> [Aim of the exercise] From the entries, return every line where the string "iter" shows up.

####################

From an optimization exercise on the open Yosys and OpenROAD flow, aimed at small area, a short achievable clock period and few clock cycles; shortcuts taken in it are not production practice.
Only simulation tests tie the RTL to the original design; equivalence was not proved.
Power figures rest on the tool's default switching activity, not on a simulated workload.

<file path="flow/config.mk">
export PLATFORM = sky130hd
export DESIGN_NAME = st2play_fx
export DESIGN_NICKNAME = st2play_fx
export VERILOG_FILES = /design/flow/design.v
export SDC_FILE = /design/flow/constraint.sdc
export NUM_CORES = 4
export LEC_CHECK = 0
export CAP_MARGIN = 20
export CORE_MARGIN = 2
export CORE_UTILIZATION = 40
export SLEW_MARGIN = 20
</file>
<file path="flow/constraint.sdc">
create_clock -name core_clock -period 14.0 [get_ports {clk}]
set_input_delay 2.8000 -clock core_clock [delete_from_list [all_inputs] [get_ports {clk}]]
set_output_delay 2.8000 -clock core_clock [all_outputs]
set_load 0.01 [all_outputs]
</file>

####################

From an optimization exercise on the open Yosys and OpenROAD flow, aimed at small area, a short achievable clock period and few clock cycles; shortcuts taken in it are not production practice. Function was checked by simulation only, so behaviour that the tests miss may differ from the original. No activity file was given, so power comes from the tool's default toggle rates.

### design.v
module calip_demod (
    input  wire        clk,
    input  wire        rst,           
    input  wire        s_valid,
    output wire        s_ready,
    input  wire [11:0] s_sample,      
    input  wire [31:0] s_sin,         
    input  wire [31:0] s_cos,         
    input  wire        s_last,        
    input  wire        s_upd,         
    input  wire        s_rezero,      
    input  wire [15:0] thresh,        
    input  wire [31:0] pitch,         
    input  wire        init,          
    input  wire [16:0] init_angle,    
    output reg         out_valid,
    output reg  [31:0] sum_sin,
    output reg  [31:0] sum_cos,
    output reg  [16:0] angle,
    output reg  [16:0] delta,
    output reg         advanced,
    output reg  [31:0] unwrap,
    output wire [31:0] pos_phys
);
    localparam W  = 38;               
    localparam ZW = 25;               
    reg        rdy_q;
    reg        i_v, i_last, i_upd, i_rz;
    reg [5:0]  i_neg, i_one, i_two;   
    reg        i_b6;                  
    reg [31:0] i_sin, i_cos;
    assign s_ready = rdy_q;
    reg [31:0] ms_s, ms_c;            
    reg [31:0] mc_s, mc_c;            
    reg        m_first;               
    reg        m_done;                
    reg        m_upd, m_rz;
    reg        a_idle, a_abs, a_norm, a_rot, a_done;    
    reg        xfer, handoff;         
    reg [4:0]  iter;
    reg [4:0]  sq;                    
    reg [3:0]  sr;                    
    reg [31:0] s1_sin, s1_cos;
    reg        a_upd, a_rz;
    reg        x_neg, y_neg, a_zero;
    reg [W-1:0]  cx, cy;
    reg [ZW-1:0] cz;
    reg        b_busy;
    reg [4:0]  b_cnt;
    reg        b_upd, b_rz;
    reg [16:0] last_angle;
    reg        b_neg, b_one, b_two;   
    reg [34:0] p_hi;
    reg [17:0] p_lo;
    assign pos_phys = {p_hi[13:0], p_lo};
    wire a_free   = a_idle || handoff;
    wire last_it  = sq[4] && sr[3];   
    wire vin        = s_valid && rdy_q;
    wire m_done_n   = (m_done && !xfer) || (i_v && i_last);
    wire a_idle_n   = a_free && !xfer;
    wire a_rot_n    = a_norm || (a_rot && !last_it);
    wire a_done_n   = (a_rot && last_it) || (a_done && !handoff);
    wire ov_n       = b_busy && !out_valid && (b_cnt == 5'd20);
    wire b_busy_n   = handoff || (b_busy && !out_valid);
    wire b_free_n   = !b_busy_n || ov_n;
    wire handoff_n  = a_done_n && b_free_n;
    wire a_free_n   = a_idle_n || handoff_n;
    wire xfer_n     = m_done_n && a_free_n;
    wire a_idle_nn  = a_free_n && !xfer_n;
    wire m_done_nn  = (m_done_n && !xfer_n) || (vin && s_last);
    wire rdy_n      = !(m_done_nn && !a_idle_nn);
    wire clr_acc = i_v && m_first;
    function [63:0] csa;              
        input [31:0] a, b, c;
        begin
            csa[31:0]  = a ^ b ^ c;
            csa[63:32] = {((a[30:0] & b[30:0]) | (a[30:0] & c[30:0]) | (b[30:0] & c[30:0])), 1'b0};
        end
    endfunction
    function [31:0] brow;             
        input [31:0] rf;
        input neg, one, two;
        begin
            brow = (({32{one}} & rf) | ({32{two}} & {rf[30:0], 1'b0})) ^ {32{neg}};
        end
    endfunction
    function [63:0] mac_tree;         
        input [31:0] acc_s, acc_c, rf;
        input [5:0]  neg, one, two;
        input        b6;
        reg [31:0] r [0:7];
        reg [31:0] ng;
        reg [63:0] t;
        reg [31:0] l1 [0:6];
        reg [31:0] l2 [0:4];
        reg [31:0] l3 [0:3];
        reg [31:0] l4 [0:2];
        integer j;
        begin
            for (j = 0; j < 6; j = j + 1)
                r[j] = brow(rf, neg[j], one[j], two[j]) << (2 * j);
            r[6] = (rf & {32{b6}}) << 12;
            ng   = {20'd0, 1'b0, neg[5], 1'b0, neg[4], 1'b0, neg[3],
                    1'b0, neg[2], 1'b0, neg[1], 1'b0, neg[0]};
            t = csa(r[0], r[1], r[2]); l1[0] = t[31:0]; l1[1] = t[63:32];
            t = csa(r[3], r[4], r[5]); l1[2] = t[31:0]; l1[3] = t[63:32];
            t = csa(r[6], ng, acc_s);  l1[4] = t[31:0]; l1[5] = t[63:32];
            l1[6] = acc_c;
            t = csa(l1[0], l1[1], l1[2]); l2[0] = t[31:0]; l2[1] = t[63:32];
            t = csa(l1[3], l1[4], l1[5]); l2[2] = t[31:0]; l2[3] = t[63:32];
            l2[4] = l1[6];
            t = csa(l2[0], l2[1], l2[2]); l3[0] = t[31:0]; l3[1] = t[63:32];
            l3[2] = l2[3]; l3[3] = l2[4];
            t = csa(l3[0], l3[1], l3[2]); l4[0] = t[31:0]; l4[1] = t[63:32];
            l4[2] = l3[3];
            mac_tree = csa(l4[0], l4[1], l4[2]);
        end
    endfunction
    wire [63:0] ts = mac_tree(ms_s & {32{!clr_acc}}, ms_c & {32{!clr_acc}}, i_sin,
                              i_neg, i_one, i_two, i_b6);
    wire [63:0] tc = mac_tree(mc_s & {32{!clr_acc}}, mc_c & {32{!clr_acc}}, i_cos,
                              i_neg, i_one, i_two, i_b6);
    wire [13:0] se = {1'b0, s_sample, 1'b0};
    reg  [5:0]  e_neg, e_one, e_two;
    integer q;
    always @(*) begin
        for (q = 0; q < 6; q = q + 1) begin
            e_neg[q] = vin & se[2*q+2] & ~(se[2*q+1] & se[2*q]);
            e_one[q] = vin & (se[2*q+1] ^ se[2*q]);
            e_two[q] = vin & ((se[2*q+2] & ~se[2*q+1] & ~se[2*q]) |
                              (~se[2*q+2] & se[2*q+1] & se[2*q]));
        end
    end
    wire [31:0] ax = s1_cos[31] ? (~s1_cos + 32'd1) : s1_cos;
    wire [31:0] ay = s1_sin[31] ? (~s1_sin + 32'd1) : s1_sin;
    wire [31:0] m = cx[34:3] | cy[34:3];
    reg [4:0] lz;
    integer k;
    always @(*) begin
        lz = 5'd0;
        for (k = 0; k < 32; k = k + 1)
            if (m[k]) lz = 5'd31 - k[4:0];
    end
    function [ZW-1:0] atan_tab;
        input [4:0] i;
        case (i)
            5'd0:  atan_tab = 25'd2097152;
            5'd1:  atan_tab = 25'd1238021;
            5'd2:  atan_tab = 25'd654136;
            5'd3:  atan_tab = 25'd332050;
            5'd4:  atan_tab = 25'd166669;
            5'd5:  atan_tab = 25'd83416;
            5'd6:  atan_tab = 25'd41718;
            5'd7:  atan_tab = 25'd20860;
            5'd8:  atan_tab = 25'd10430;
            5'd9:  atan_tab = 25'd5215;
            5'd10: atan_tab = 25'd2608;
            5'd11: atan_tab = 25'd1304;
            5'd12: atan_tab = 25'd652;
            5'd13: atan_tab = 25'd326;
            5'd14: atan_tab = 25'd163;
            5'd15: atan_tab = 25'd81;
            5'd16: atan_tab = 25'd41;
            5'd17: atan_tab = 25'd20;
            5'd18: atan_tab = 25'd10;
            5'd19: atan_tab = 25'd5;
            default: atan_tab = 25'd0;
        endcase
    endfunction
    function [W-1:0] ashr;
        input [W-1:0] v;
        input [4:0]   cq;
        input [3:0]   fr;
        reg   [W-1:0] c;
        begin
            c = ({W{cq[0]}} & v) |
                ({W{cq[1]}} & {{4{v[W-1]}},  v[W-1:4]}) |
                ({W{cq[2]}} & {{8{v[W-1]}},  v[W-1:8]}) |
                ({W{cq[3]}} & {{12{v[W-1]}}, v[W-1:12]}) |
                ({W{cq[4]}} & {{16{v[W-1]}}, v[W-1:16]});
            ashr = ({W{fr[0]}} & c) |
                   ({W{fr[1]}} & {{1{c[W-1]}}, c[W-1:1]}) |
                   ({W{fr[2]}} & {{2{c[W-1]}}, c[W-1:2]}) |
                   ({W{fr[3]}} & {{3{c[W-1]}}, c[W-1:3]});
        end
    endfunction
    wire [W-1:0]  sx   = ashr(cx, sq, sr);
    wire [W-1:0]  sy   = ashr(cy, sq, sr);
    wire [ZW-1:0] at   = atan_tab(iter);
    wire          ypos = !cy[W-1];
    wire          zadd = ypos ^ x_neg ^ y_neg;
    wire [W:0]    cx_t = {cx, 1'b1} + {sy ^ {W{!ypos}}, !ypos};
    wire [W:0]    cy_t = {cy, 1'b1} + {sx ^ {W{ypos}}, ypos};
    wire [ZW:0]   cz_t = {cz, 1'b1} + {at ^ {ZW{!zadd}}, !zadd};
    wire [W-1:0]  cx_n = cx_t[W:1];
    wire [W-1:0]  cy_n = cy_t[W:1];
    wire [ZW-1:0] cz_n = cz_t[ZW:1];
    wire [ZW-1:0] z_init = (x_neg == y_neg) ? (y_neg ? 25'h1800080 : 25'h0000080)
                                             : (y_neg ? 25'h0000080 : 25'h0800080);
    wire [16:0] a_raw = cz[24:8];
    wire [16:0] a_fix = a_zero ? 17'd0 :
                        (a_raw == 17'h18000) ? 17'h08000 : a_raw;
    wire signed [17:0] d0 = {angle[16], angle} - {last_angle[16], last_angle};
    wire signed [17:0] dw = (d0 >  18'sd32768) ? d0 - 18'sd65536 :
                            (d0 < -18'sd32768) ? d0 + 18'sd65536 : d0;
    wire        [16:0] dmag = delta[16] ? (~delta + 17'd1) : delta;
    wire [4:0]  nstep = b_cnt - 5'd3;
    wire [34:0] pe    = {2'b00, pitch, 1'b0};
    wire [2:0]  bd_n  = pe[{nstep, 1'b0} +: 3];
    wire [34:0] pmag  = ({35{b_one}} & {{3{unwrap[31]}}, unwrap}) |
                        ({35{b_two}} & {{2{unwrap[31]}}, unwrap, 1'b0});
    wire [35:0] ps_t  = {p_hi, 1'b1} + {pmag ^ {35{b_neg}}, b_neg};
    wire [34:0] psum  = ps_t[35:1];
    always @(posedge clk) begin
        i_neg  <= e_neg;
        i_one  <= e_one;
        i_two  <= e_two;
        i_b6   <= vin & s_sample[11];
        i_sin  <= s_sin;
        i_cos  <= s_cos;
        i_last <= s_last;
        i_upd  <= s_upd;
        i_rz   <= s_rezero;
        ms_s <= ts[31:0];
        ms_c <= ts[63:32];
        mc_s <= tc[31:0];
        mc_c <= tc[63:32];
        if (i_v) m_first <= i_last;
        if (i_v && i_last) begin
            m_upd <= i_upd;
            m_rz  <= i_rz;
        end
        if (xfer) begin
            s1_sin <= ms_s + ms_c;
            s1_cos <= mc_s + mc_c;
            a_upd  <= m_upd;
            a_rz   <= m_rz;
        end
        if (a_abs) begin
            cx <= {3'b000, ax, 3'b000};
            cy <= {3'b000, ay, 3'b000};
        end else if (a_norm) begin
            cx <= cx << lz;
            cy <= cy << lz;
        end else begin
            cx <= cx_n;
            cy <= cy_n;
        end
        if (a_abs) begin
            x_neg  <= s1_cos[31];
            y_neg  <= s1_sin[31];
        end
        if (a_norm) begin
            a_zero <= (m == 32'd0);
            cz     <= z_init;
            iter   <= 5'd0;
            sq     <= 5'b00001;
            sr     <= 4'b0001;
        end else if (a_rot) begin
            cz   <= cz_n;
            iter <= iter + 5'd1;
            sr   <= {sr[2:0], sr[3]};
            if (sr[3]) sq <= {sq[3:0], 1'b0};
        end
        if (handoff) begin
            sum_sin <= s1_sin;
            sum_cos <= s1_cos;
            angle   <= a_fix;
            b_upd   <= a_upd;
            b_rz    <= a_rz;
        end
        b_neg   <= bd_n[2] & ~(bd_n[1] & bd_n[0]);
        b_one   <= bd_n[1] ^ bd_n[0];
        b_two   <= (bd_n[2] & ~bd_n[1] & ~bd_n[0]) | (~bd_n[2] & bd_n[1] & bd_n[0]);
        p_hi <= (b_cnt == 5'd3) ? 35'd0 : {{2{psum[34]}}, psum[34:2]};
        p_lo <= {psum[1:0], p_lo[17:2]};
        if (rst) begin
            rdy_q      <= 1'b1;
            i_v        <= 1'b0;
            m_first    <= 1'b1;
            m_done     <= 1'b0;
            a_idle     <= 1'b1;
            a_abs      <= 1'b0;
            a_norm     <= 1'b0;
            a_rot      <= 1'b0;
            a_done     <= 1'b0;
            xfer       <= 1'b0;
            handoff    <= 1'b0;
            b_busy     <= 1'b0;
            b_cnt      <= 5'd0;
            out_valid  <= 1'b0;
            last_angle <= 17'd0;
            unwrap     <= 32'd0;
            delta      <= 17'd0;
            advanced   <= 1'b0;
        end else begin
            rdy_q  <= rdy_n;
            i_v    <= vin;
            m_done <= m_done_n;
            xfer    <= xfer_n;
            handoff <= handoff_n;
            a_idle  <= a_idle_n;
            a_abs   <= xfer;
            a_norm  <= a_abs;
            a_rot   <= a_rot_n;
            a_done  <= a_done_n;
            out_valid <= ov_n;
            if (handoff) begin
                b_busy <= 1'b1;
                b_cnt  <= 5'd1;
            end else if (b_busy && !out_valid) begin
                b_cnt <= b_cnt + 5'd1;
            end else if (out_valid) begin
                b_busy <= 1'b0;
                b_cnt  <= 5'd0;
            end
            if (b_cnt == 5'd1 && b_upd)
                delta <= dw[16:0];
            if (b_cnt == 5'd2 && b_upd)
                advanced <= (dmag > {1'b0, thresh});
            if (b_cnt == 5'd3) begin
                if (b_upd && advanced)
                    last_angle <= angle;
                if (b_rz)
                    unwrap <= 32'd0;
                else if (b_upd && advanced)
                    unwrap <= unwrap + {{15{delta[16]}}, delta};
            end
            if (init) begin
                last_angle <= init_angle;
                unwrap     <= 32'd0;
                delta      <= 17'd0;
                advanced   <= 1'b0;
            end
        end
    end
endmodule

####################

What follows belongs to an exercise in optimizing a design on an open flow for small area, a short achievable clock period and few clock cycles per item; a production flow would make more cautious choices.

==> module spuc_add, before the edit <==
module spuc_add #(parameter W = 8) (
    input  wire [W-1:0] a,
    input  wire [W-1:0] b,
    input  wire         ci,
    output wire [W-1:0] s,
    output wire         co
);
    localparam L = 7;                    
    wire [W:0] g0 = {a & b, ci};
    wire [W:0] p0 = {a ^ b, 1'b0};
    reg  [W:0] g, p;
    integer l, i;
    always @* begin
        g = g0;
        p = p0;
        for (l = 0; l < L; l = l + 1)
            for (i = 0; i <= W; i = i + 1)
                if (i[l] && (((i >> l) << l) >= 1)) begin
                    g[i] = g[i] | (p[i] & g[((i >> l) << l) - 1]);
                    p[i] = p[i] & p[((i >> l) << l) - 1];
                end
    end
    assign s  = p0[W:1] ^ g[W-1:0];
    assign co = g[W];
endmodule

####################

> [Expected output]
    reg [4:0]  iter;
    wire [ZW-1:0] at   = atan_tab(iter);
            iter   <= 5'd0;
            iter <= iter + 5'd1;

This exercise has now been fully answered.